**REQUIRED WORK**
Transcribe exactly the span of lines that begins the records and ends with the line holding "export LEC_CHECK = 0", both boundary lines included.

**INFORMATION**
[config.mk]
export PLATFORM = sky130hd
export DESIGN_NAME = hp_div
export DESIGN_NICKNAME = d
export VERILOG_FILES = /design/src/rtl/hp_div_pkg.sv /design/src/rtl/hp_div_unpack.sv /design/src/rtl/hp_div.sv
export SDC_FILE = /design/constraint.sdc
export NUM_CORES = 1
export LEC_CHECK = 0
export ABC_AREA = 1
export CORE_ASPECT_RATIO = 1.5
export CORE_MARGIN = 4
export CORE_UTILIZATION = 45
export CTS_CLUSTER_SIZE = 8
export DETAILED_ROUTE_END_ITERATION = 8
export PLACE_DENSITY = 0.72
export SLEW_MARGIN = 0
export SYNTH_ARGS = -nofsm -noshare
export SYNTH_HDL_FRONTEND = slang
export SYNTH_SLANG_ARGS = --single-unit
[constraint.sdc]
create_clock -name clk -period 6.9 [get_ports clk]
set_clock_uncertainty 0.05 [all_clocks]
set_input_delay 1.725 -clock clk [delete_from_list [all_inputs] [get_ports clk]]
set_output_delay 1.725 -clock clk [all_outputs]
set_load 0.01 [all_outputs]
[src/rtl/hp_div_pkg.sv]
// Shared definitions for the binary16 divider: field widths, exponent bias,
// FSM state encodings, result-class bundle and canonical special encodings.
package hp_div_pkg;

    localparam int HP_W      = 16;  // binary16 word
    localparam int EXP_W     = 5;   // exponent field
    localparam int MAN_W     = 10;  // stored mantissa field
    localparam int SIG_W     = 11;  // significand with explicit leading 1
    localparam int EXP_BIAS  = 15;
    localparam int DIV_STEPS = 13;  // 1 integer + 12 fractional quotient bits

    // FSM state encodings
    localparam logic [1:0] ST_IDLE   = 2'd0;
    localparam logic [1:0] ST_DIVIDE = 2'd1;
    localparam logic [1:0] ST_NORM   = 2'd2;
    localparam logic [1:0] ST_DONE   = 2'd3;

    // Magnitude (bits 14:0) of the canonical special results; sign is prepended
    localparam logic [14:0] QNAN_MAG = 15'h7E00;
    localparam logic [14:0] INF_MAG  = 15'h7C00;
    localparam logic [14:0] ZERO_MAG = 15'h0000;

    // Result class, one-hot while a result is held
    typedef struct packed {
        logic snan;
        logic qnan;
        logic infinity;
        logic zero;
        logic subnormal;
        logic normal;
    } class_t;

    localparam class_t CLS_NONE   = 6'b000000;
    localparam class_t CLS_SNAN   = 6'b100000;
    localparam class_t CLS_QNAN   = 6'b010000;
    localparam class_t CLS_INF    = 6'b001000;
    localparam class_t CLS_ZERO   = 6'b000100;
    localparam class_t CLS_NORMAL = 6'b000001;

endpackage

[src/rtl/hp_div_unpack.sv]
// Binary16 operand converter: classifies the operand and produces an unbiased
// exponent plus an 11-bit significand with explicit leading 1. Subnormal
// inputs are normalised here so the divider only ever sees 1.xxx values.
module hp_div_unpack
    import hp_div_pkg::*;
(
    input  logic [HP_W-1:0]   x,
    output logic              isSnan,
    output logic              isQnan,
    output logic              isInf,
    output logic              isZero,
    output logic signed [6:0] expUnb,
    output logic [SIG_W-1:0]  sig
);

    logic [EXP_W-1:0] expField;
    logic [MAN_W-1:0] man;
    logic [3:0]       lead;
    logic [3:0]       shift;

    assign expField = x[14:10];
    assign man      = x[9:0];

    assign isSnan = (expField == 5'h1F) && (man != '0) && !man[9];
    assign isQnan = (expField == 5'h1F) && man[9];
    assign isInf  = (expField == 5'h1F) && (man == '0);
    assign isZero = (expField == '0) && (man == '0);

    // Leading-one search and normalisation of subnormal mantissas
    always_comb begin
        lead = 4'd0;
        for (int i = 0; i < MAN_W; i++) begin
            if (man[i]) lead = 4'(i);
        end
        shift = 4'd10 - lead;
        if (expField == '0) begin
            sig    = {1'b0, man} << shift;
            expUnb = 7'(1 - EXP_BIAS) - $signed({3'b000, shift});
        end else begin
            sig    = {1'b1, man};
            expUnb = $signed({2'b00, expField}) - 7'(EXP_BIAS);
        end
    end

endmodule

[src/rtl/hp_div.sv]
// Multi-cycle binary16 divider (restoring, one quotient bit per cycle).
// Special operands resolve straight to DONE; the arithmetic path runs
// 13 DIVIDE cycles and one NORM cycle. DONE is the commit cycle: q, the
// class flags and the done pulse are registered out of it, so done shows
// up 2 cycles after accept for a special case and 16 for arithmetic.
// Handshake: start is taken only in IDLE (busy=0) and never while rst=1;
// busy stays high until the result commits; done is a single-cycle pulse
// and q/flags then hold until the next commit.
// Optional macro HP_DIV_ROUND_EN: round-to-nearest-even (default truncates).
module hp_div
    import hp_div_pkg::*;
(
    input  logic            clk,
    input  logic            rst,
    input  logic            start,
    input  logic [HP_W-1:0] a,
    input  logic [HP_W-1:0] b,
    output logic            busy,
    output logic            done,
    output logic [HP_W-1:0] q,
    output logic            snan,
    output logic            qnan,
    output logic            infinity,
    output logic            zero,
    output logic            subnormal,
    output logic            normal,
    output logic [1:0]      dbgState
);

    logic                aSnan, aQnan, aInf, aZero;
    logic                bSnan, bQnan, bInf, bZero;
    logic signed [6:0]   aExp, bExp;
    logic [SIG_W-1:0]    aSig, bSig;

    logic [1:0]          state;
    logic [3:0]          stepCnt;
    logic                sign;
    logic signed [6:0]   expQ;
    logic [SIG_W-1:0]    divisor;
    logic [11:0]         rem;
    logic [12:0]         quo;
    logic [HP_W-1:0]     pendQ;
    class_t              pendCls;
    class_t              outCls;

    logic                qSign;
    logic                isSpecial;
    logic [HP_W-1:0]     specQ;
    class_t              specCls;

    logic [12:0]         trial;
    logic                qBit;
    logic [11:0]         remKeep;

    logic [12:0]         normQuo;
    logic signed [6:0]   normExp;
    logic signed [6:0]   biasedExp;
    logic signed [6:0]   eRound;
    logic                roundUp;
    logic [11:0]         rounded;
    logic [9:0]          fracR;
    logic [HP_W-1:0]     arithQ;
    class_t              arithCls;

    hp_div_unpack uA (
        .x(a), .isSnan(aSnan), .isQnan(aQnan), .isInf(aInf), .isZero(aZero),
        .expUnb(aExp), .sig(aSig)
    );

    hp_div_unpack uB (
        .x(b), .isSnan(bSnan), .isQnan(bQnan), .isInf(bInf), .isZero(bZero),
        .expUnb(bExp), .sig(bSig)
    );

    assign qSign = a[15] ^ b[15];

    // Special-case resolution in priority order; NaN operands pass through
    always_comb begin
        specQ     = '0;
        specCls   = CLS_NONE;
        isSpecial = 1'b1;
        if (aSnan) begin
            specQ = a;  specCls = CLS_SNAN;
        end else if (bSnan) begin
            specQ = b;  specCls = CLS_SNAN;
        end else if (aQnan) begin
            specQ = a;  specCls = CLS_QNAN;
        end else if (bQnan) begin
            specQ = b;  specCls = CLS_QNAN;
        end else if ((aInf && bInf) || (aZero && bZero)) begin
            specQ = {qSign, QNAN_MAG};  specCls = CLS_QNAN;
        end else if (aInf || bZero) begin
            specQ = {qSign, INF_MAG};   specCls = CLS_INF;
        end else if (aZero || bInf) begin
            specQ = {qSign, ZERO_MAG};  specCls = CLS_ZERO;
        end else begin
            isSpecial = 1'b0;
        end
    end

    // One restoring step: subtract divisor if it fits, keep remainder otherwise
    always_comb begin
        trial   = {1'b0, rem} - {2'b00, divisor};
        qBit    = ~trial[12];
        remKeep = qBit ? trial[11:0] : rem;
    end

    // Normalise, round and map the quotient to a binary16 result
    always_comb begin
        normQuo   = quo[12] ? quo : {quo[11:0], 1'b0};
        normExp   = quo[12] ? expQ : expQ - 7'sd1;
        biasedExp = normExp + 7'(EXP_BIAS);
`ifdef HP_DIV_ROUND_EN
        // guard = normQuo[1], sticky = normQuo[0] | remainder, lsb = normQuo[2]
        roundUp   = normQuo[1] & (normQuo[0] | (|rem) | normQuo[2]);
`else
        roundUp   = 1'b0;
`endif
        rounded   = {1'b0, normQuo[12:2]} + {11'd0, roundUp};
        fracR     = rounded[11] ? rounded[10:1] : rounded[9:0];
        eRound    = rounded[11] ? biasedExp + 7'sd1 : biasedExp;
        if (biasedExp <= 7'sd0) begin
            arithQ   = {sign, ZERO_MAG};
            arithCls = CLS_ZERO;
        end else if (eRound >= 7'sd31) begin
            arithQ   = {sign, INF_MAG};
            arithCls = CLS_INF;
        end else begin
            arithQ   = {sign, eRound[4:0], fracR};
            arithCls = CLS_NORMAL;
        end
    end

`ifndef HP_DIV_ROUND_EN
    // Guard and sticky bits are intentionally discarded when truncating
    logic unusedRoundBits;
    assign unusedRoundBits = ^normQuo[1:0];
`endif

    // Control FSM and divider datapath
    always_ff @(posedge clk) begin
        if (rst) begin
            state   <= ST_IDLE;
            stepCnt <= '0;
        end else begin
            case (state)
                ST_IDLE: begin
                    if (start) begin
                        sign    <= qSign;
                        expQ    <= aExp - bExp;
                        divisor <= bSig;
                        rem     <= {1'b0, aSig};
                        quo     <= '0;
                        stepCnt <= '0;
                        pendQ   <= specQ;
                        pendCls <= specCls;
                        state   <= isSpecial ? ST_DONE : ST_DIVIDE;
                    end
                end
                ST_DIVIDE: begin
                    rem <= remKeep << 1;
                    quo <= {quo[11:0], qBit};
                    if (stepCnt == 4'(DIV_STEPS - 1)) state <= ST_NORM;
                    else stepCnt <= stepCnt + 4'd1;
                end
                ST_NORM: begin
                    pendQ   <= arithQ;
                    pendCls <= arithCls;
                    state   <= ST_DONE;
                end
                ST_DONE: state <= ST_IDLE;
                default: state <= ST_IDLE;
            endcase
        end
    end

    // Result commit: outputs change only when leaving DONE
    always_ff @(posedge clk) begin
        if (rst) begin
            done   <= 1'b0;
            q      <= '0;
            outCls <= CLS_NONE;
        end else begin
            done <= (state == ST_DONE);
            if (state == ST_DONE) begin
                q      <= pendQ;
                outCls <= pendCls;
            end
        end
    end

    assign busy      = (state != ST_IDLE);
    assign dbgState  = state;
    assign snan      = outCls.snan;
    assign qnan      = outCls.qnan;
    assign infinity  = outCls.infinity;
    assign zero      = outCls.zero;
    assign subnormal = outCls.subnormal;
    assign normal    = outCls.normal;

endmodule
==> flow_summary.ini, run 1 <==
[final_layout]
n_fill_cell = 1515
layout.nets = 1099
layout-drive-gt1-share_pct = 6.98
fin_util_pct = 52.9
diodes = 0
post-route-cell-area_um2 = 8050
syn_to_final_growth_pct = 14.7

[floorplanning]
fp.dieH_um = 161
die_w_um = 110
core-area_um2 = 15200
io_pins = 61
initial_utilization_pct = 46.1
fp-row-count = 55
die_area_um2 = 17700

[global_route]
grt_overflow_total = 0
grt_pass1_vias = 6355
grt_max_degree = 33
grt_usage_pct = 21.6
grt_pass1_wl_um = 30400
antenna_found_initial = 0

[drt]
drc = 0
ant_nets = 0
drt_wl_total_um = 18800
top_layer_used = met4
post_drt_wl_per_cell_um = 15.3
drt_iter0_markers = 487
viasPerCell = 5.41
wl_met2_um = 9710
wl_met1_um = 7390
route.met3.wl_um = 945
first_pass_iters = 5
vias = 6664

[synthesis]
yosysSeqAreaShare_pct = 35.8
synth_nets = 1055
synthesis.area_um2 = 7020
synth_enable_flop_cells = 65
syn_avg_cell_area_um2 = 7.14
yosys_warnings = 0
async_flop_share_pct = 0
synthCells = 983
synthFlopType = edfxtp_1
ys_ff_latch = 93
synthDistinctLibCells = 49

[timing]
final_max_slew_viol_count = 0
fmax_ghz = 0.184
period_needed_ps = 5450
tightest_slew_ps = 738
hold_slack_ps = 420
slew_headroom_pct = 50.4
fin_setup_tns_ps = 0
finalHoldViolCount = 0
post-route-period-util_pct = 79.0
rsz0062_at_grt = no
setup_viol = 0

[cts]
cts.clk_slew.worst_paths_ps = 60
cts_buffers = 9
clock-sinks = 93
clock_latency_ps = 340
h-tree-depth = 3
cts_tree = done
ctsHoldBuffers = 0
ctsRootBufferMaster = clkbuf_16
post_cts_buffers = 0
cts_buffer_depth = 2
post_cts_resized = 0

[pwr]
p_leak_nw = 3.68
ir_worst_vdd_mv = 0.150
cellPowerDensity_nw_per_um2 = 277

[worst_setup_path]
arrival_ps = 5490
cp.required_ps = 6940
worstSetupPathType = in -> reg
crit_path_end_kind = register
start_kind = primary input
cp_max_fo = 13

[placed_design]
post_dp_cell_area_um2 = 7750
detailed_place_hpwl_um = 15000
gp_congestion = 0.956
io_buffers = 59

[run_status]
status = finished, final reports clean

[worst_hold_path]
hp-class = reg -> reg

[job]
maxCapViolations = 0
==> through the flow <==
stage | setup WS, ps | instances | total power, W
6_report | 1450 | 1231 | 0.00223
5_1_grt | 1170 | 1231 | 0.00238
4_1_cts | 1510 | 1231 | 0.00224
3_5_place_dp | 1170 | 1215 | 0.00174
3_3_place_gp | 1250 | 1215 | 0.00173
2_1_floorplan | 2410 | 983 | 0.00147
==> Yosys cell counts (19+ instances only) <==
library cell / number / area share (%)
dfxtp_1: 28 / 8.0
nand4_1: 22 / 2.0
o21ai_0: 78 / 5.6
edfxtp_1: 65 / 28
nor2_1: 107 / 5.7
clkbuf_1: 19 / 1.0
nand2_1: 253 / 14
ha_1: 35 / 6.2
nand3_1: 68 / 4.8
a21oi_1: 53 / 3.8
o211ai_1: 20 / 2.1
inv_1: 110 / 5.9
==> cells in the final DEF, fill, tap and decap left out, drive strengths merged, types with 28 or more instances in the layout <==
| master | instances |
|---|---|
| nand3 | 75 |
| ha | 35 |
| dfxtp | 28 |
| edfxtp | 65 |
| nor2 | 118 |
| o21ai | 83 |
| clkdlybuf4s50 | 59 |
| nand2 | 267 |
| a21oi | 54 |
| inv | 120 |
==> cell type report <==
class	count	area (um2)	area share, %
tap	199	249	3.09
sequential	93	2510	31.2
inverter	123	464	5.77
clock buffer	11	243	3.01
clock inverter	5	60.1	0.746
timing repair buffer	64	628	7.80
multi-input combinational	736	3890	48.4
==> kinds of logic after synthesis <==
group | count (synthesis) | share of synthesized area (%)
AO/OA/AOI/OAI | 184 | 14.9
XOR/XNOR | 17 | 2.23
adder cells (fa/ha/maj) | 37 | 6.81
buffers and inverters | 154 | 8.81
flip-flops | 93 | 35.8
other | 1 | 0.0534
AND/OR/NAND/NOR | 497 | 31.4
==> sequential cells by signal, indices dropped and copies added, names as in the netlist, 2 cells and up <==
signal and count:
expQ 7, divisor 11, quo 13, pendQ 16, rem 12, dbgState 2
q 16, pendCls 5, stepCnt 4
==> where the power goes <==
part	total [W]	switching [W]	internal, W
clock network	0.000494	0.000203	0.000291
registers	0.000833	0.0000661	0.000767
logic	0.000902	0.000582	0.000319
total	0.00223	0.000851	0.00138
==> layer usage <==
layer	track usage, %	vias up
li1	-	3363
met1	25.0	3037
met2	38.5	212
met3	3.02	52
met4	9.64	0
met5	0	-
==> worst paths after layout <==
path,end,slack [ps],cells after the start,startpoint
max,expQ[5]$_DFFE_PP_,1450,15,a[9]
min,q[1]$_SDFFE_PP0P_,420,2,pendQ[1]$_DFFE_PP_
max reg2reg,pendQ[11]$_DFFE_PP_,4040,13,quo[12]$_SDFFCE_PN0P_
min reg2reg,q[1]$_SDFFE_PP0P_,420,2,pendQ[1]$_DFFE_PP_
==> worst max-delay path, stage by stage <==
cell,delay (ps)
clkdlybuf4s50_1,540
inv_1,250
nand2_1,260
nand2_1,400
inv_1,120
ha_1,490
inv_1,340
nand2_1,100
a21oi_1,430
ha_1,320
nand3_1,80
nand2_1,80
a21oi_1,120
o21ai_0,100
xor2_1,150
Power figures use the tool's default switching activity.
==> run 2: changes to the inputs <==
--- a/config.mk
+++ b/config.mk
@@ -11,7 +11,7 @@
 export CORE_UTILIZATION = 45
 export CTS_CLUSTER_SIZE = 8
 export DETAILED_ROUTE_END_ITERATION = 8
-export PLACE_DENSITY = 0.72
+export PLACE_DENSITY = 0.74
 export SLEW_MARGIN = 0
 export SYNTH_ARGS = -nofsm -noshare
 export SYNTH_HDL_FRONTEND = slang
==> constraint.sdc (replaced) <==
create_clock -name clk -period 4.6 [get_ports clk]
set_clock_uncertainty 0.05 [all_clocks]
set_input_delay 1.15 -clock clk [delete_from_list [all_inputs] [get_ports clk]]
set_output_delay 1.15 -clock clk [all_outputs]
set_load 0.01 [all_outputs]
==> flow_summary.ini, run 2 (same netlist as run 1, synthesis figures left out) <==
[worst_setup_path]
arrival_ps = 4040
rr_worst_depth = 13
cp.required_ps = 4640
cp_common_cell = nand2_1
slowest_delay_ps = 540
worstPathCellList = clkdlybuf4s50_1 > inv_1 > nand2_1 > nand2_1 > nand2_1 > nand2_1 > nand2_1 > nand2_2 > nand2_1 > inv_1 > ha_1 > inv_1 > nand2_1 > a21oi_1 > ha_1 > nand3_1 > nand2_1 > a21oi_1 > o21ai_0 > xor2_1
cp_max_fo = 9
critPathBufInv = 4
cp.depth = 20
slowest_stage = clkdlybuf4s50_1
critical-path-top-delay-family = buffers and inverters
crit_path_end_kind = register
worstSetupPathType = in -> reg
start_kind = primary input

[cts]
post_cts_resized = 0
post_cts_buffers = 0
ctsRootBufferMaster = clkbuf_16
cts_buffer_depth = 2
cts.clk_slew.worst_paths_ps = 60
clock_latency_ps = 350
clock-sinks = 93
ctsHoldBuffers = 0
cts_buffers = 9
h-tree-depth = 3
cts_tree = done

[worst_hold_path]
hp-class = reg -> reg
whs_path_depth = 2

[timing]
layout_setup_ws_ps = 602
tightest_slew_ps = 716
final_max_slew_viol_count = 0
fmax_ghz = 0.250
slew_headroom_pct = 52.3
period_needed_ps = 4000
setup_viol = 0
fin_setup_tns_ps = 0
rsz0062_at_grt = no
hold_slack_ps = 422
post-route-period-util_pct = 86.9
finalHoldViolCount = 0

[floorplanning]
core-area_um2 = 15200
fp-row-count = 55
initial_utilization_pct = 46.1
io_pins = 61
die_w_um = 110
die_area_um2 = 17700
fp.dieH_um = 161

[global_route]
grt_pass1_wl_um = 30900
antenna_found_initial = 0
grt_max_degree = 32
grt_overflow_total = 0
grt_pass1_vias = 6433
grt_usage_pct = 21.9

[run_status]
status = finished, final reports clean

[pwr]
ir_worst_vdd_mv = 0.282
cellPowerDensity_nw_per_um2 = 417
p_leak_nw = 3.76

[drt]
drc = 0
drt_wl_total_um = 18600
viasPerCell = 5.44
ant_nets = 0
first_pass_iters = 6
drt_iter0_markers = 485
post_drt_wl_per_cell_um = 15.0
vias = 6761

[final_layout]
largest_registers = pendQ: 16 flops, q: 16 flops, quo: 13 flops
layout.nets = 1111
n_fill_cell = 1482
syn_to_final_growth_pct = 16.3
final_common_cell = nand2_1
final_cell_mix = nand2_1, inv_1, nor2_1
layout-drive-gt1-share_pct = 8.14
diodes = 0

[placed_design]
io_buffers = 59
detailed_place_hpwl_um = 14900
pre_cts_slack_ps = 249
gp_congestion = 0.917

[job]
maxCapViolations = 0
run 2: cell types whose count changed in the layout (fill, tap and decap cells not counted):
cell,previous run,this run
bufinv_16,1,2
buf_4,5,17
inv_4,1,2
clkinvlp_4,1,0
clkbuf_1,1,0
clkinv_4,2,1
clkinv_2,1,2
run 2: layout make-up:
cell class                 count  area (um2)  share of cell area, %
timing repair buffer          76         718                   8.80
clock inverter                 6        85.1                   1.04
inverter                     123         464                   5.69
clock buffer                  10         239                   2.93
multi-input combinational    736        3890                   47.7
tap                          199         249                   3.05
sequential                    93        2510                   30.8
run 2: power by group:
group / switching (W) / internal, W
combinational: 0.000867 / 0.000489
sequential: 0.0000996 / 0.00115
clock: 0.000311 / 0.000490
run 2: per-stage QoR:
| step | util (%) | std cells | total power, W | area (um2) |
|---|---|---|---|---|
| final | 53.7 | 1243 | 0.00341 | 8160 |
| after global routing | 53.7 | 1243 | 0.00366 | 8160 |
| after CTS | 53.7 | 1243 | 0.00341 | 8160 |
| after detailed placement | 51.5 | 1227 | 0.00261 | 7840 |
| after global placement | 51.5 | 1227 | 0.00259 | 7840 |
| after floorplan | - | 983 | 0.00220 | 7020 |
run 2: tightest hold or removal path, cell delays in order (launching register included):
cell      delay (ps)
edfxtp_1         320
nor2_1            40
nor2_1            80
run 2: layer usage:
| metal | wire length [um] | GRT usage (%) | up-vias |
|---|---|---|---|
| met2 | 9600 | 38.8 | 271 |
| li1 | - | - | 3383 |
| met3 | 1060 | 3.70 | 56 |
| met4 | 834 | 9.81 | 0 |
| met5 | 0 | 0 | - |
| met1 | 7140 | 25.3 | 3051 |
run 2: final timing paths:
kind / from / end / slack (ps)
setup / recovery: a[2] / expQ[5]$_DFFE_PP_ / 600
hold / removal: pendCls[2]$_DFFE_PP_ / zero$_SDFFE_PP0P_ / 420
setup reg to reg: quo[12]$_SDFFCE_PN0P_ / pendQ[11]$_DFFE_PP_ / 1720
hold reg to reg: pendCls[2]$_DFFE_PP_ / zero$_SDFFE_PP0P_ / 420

**EXERCISE RESULT**
[config.mk]
export PLATFORM = sky130hd
export DESIGN_NAME = hp_div
export DESIGN_NICKNAME = d
export VERILOG_FILES = /design/src/rtl/hp_div_pkg.sv /design/src/rtl/hp_div_unpack.sv /design/src/rtl/hp_div.sv
export SDC_FILE = /design/constraint.sdc
export NUM_CORES = 1
export LEC_CHECK = 0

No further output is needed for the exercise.